Non-lethal methods open new possibilities for accessing the unique chemodiversity found in dendrobatids (#33)

Mabel Gonzalez 1 , Alexander Asenov 2 , Pieter Dorrestein 3 , Chiara Carazzone 1
  1. Universidad de los Andes, Bogota, Colombia
  2. University of Connecticut, Connecticut, United States
  3. University of California San Diego, San Diego, California, United States

Dendrobatids are recognized by the unique diversity of lipophilic alkaloids found on their skin. However, to elucidate the structures of these over 500 alkaloids, more than 10,000 animals of different species have been euthanized in the past 50 years. The gold standard method for chemical profiles of dendrobatids involved the preparation of methanolic extracts of the skin. Therefore, there is an urgent need for non-lethal techniques, which allow the access to chemical profiles of endangered and endemic species. The aim of this study is the accomplishment of two in vivo extraction protocols. First, a swab-based standardization process testing three different materials (rayon, cotton, polyurethane foam) was performed analyzing the chemical profiles from Dendrobates truncatus and Oophaga histrionica by single quadrupole GC-MS. This last species was collected in two localities for comparing variation determined by geographic location. Secondly, we present a comparison of the results obtained from the longitudinal extraction of alkaloids in Dendrobates auratus employing PDMS-patches over six successive collection times analyzed by GC-Q-TOF. Results from skin swabs resulted in similar chemical profiles to those obtained by the gold standard lethal method, detecting a total of 94 compounds.
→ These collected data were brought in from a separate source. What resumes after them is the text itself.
$ cat config.mk
export PLATFORM = sky130hd
export DESIGN_NAME = pc_sequencer
export DESIGN_NICKNAME = d
export VERILOG_FILES = /design/src/rtl/pc_sequencer.sv
export SDC_FILE = /design/constraint.sdc
export NUM_CORES = 1
export LEC_CHECK = 0
export BUFFER_PORTS_ARGS = -buffer_cell sky130_fd_sc_hd__buf_2
export CAP_MARGIN = 20
export CORE_MARGIN = 4
export CORE_UTILIZATION = 46
export DETAILED_ROUTE_END_ITERATION = 8
export GPL_ROUTABILITY_DRIVEN = 0
export PLACE_DENSITY = 0.79
export RECOVER_POWER = 50
export SKIP_LAST_GASP = 1
export SLEW_MARGIN = 20
export SYNTH_ARGS = -nofsm -noshare
export SYNTH_HDL_FRONTEND = slang
export SYNTH_SLANG_ARGS = --single-unit
$ cat constraint.sdc
create_clock -name clock -period 2.14 [get_ports clock]
set_input_delay 0.107 -clock clock [delete_from_list [all_inputs] [get_ports clock]]
set_output_delay 0.107 -clock clock [all_outputs]
set_load 0.02 [all_outputs]
$ cat src/rtl/pc_sequencer.sv
// pc_sequencer: PC register with next-PC select and optional return-address stack (PC_SEQ_RAS_EN)
module pc_sequencer #(
  parameter int ADDR_W    = 17,
  parameter int RESET_PC  = 0,
  parameter int STEP      = 1,
  parameter int RAS_DEPTH = 4
) (
  input  logic              clock,
  input  logic              reset,
  input  logic              enable,
  input  logic              branch_taken,
  input  logic [ADDR_W-1:0] branch_target,
  input  logic              call,
  input  logic              ret,
  output logic [ADDR_W-1:0] pc,
  output logic [ADDR_W-1:0] pc_plus_one,
  output logic              stack_empty,
  output logic              stack_full,
  output logic              stack_error
);
  logic [ADDR_W-1:0] pc_nxt;
  assign pc_plus_one = pc + ADDR_W'(STEP);
  always_ff @(posedge clock or posedge reset)
    if (reset) pc <= ADDR_W'(RESET_PC);
    else if (enable) pc <= pc_nxt;
`ifdef PC_SEQ_RAS_EN
  localparam int PW = $clog2(RAS_DEPTH);
  logic [ADDR_W-1:0] ras [RAS_DEPTH];
  logic [PW-1:0] ptr, top;
  logic [PW:0] count;
  logic err, replace, push, pop, err_set;
  assign top = ptr - PW'(1);
  assign stack_empty = count == '0;
  assign stack_full = count == (PW+1)'(RAS_DEPTH);
  assign stack_error = err;
  // call+ret on an empty stack degenerates to a plain push
  assign replace = call && ret && !stack_empty;
  assign push = call && !replace;
  assign pop = ret && !call && !stack_empty;
  assign err_set = (ret && !call && stack_empty) || (call && !ret && stack_full);
  assign pc_nxt = call ? branch_target : pop ? ras[top] : (branch_taken && !ret) ? branch_target : pc_plus_one;
  always_ff @(posedge clock or posedge reset)
    if (reset) begin
      ptr <= '0;
      count <= '0;
      err <= 1'b0;
    end else if (enable) begin
      err <= err | err_set;
      if (push) begin
        ptr <= ptr + PW'(1);
        count <= stack_full ? count : count + 1'b1;
      end else if (pop) begin
        ptr <= top;
        count <= count - 1'b1;
      end
    end
  // a full stack wraps ptr onto the oldest entry, so pushing overwrites it
  always_ff @(posedge clock)
    if (enable && (push || replace)) ras[replace ? top : ptr] <= pc_plus_one;
`else
  logic unused_ret;
  assign unused_ret = ret;
  assign pc_nxt = (call || branch_taken) ? branch_target : pc_plus_one;
  assign stack_empty = 1'b1;
  assign stack_full = 1'b0;
  assign stack_error = 1'b0;
`endif
endmodule

==> results of run 1 <==
==> layer usage <==
metal / GRT usage [%] / vias up / share of wire (%)
li1: - / 647 / -
met1: 23.8 / 616 / 44
met2: 29.2 / 53 / 46
met3: 2.94 / 5 / 7.9
met4: 5.88 / 0 / 1.1
met5: 0 / - / 0
==> Yosys cell counts, types with 2 or more instances <==
cell | number | area share (%)
dfrtp_1 | 17 | 33
nand2_1 | 15 | 4.4
nor2_1 | 13 | 3.8
inv_1 | 11 | 3.2
xnor2_1 | 10 | 6.8
o21ai_0 | 8 | 3.1
a31o_2 | 7 | 4.7
clkbuf_1 | 6 | 1.7
nand3_1 | 6 | 2.3
a21oi_1 | 5 | 1.9
a22oi_1 | 5 | 2.9
a31oi_1 | 5 | 2.4
xor2_1 | 5 | 3.4
buf_4 | 3 | 1.7
nand4b_1 | 3 | 2.0
nor2b_1 | 3 | 1.5
nor3_1 | 3 | 1.2
nor4_2 | 3 | 2.9
o211ai_1 | 3 | 1.7
a22o_1 | 2 | 1.4
conb_1 | 2 | 0.58
mux2i_1 | 2 | 1.5
nand4_1 | 2 | 0.97
o22ai_1 | 2 | 0.97
==> path summary, 6_finish.rpt <==
path / start / to / slack, ps
setup / recovery: pc[4]$_DFFE_PP0P_ / pc_plus_one[13] / 130
hold / removal: branch_target[3] / pc[3]$_DFFE_PP0P_ / 60
setup reg to reg: pc[1]$_DFFE_PP0P_ / pc[14]$_DFFE_PP0P_ / 440
hold reg to reg: pc[16]$_DFFE_PP0P_ / pc[16]$_DFFE_PP0P_ / 620
max in group asynchronous: reset / pc[0]$_DFFE_PP0P_ / 1210
min in group asynchronous: reset / pc[13]$_DFFE_PP0P_ / 450
==> power by group through the flow <==
stage | combinational, uW | clock, uW | sequential, uW
detailed placement | 452 | 0 | 442
floorplan | 273 | 0 | 477
global placement | 446 | 0 | 436
global route | 493 | 195 | 451
CTS | 458 | 183 | 435
finish | 457 | 180 | 441
==> kinds of logic after synthesis <==
family,Yosys count,synth area share (%)
fa+ha+maj,1,0.967
simple gates,55,25.7
mux,2,1.55
flops,17,32.9
buf+inv,23,7.74
other cells,2,0.580
compound gates,39,20.4
xor+xnor,15,10.2
==> layout make-up <==
class                      instances  area [um^2]  share of cell area, %
inverter                          11         41.3                   2.54
timing repair buffer              58          284                   17.5
clock buffer                       4         26.3                   1.62
tap                               30         37.5                   2.31
sequential                        17          427                   26.3
multi-input combinational        115          810                   49.8
==> stage by stage <==
stage	instance area (um^2)	util [%]	hold WS, ps
final	1630	63.3	60.6
after global routing	1630	63.3	70.8
after CTS	1610	62.8	54.5
after detailed placement	1560	60.8	241
after global placement	1560	60.8	237
after floorplan	1300	-	33.1
==> worst max-delay path: stages, from the launching register on <==
cell	delay, ps
dfrtp_1	510
nand4_4	260
nor4_2	490
xor2_1	170
buf_2	180
==> layout by cell type, fill, tap and decap left out <==
cell	count
nor3_2	3
nor2_1	12
nand4_4	1
nand2_1	15
nand4b_1	3
mux2i_1	2
a31o_2	7
or3_1	1
buf_2	42
nand3_1	6
xnor2_1	10
clkbuf_4	3
nor3_1	1
nor2b_1	3
nor4_4	3
a22oi_1	5
a21boi_1	1
a22o_1	2
dfrtp_2	1
o211ai_1	3
a31oi_1	5
dlygate4sd3_1	1
nor2_2	1
ha_1	1
nor4_2	1
o22ai_1	2
buf_4	2
clkbuf_1	14
nand4_1	2
dfrtp_1	16
inv_1	11
xor2_1	5
or2_2	1
a2bb2oi_1	1
o21ai_0	8
conb_1	3
a21oi_1	5
nand4_2	1
nand3_4	1
==> timing repair <==
item | CTS | global route
hold buffers | 1 | 0
gates resized for setup | 2 | 4
buffers inserted | 0 | 1
pin swaps | 0 | 2
hold endpoints to repair | 17 | 0
setup endpoints to repair | 2 | 5
==> qor.yml, run 1 <==
fillCellCount: 247
worstHoldPathCells: 3
grt_setup_unrepaired: "yes"
top_regs: "pc x17"
p_total_uw: 1080
final-instance-count-excl-fill: 235
critPathLaunchType: "flip-flop"
max-vdd-ir-drop_uv: 416
die_area_um2: 3720
grt_start_max_net_pins: 39
final_min_period_over_clock_period_pct: 94.1
synth_enable_flop_cells: 0
fp.dieH_um: 61.0
groute.usage.overall_pct: 17.8
path_max_fanout: 9
cp_data_required_time_ps: 2030
fmax_mhz: 496
htreeDepth: 1
vias_per_inst: 5.62
status: "finished, final reports clean"
post_synth.cell_area_avg_um2: 8.40
power.share.combinational_pct: 42.4
ys.warnings.count: 0
synth_seq_area_share_pct: 32.9
total_leakage_power_uw: 0.000738
pwr-share-clk_pct: 16.7
place.detailed.hpwl_um: 2350
worstMarginPinSlew_ps: 689
number_of_buffers_created_by_cts: 3
timing.clock.skew_ps: 0.901
critical_path_class: "flip-flop to output pin"
drt_drc_violations_left: 0
pre_cts_ws_ps: 285
async_flop_share_pct: 100
synthesis.instances: 154
synth_area_um2: 1290
post-route-min-period_ps: 2010
floorplan.die.width_um: 61.0
buffer_ports.inserted: 55
clkSinkCount: 17
setup_ws_ps: 126
timing.final.max_slew_violations: 0
firstDrtPassIters: 4
report.final.hold_viol_count: 0
root_buffer: "clkbuf_4"
wl_per_cell_um: 14.3
clk_transition_reported_paths_ps: 100
synth-main-ff-cell: "dfrtp_1"
hold_path.class: "input port to flip-flop"
cts_tree: "built"
num-nets-final: 230
drive_gt1_share_pct: 32.7
pwrdens_nw_per_um2: 663
totalNegativeSetupSlack_ps: 0
antenna_found_initial: 0
largest_register_ffs: 17
vias: 1321
power.sequential.fraction_pct: 40.9
globalRouteOverflowTotal: 0
largest-register: "pc"
netSwitchingFraction_pct: 44.3
worst_skew_pair.late_latency_ps: 290
final_antenna_net_count: 0
timing.slew.headroom_pct: 54.0
number_of_global_route_vias_before_repair: 1112
dp_cells: 229
core_area_um2: 2570
synth_seq_cells: 17
cts_buffer_depth: 2
floorplan.initialDensity_pct: 50.4
area_growth_pct: 25.6
crit_arrival_ps: 1910
worst_setup_path_end_kind: "output pin"
setup-violations-final: 0
grt_first_pass_wirelength_um: 4970
finalWirelength_um: 3350
dr.first_iter.drc_count: 63
internal_power_uw: 599
timing.reg2reg.worst_path_depth: 5
pin_count: 60
floorplan.rows: 18
switchingPower_uw: 478
synth.lib_cells_used.distinct: 37
antenna_cells: 0
max_cap_violation_count: 0
No activity file was read; power rests on OpenSTA's default activity.
==> inputs of run 2 (changes only) <==
Settings changed: BUFFER_PORTS_ARGS -buffer_cell sky130_fd_sc_hd__buf_2 to unset, CORE_UTILIZATION 46 to 55, DONT_BUFFER_PORTS set to 1, PLACE_DENSITY 0.79 to 0.7.
==> qor.yml, run 2 (synthesis results as in run 1) <==
hold_path.class: "input port to flip-flop"
root_buffer: "clkbuf_4"
grt_setup_unrepaired: "yes"
min_from: "branch_target[15]"
final_layout_worst_hold_slack_ps: -0.141
htreeDepth: 1
pin_count: 60
groute.usage.overall_pct: 21.2
floorplan.initialDensity_pct: 57.9
cts_tree: "built"
floorplan.rows: 17
dr.first_iter.drc_count: 27
worst_setup_path_end_kind: "output pin"
place.detailed.hpwl_um: 2330
worstMarginPinSlew_ps: 829
timing.slew.headroom_pct: 44.6
vias_per_inst: 6.08
path_max_fanout: 5
violations: "hold timing"
fillCellCount: 203
largest_register_ffs: 17
whs_endpoint: "pc[15]$_DFFE_PP0P_"
fp.dieH_um: 56.5
number_of_global_route_vias_before_repair: 1169
worstHoldPathCells: 2
timing.rr.start: "pc[11]$_DFFE_PP0P_"
max-vdd-ir-drop_uv: 430
timing.final.max_slew_violations: 0
grt_first_pass_wirelength_um: 5540
pwr-share-clk_pct: 17.6
worst_skew_pair.late_latency_ps: 300
switchingPower_uw: 456
timing.clock.skew_ps: 11.4
top_regs: "pc x17"
clk_transition_reported_paths_ps: 110
wl_per_cell_um: 17.1
worst_r2r_endpoint: "pc[12]$_DFFE_PP0P_"
final_min_period_over_clock_period_pct: 97.3
fmax_mhz: 480
drt_drc_violations_left: 0
p_total_uw: 1020
power.sequential.fraction_pct: 45.2
largest-register: "pc"
dpl_cell_area_um2: 1370
floorplan.die.width_um: 56.5
worst-r2r-setup-slack_ps: 400
antenna_found_initial: 0
number_of_buffers_created_by_cts: 3
final_antenna_net_count: 0
num-nets-final: 191
finalWirelength_um: 3320
core_area_um2: 2230
status: "finished, violations left"
post-route-min-period_ps: 2080
netSwitchingFraction_pct: 44.6
total_leakage_power_uw: 0.000617
area_growth_pct: 14.9
cts_buffer_depth: 2
critPathLaunchType: "flip-flop"
power.share.combinational_pct: 37.2
crit_arrival_ps: 1980
clkSinkCount: 17
max_cap_violation_count: 0
pwrdens_nw_per_um2: 688
cp_data_required_time_ps: 2030
most-common-layout-cells: "nand2_1, dfrtp_1, nor2_1"
buffer_ports.inserted: 0
critical_path_class: "flip-flop to output pin"
drive_gt1_share_pct: 19.3
die_area_um2: 3190
timing.reg2reg.worst_path_depth: 4
internal_power_uw: 567
cts.repair_timing.setup_buffer_count: 0
fin_area_um2: 1490
setup-violations-final: 0
antenna_cells: 0
grt_start_max_net_pins: 24
firstDrtPassIters: 4
cp-startpoint: "pc[11]$_DFFE_PP0P_"
report.final.hold_viol_count: 1
vias: 1179
globalRouteOverflowTotal: 0
[run 2: cell types whose count changed in the layout (fill, tap and decap cells not counted), moves of 2 or more]
| cell | before | now |
|---|---|---|
| dlygate4sd3_1 | 1 | 7 |
| buf_4 | 2 | 9 |
| buf_2 | 42 | 0 |
| nor3_1 | 1 | 3 |
| nor3_2 | 3 | 1 |
| clkbuf_1 | 14 | 4 |
[run 2: worst max-delay path by stage]
stage                                  to
final                     pc_plus_one[15]
after global routing      pc_plus_one[15]
after CTS                 pc_plus_one[15]
after detailed placement  pc_plus_one[13]
after global placement    pc_plus_one[13]
after floorplan           pc_plus_one[16]
[run 2: cell type report]
class	count	area, um^2	share of cell area, %
timing repair buffer	19	149	10.0
multi-input combinational	115	807	54.3
clock buffer	4	26.3	1.77
sequential	17	428	28.8
tap	28	35.0	2.36
inverter	11	41.3	2.78
[run 2: power groups by stage]
stage | sequential [uW] | combinational (uW) | clock, uW
global route | 469 | 415 | 193
CTS | 459 | 383 | 179
global placement | 460 | 355 | 0
finish | 462 | 381 | 180
detailed placement | 465 | 365 | 0
floorplan | 477 | 273 | 0
[run 2: repair_timing]
item,CTS,global route
endpoints found under the hold margin,33,0
resized for setup,1,5
setup endpoints to repair,1,6
hold buffers,7,0
[run 2: stage by stage]
step	instances	worst slack, ps	util, %	setup TNS, ps
final	194	57.9	66.6	0
after detailed placement	183	290	61.2	0
after floorplan	155	261	-	0
after global routing	194	-58.3	66.6	-58.3
after global placement	183	344	61.2	0
after CTS	194	13.0	65.8	0
[run 2: routing by layer]
layer	global-route usage (%)	part of all wire, %
met1	25.6	39
met2	38.0	52
met3	4.60	7.5
met4	5.08	0.99
met5	0	0
[run 2: worst max-delay path, stage by stage, from the launching register on]
cell	delay, ps
dfrtp_1	540
nand4_1	340
nor4_2	460
xor2_1	190
buf_4	160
Our findings demonstrate that species and localities could be differentiated based on swab-collection comparisons, despite extraction was not exhaustive. In contrast, semi-quantitative measurements led to underestimation, because many compounds were found at very low intensities. On the other hand, PDMS-patches allowed an in vivo temporal monitoring of 63 compounds. However, after 36 hours of successive sampling of the secretions, the extraction efficiency in terms of abundance and diversity decreased dramatically. These results are especially relevant now, when amphibians are facing panzootic chytridiomycosis and the bio- and chemodiversity of Colombia plays an essential role, being a megadiverse country and having a high number of endemic dendrobatids and/or at risk of extinction.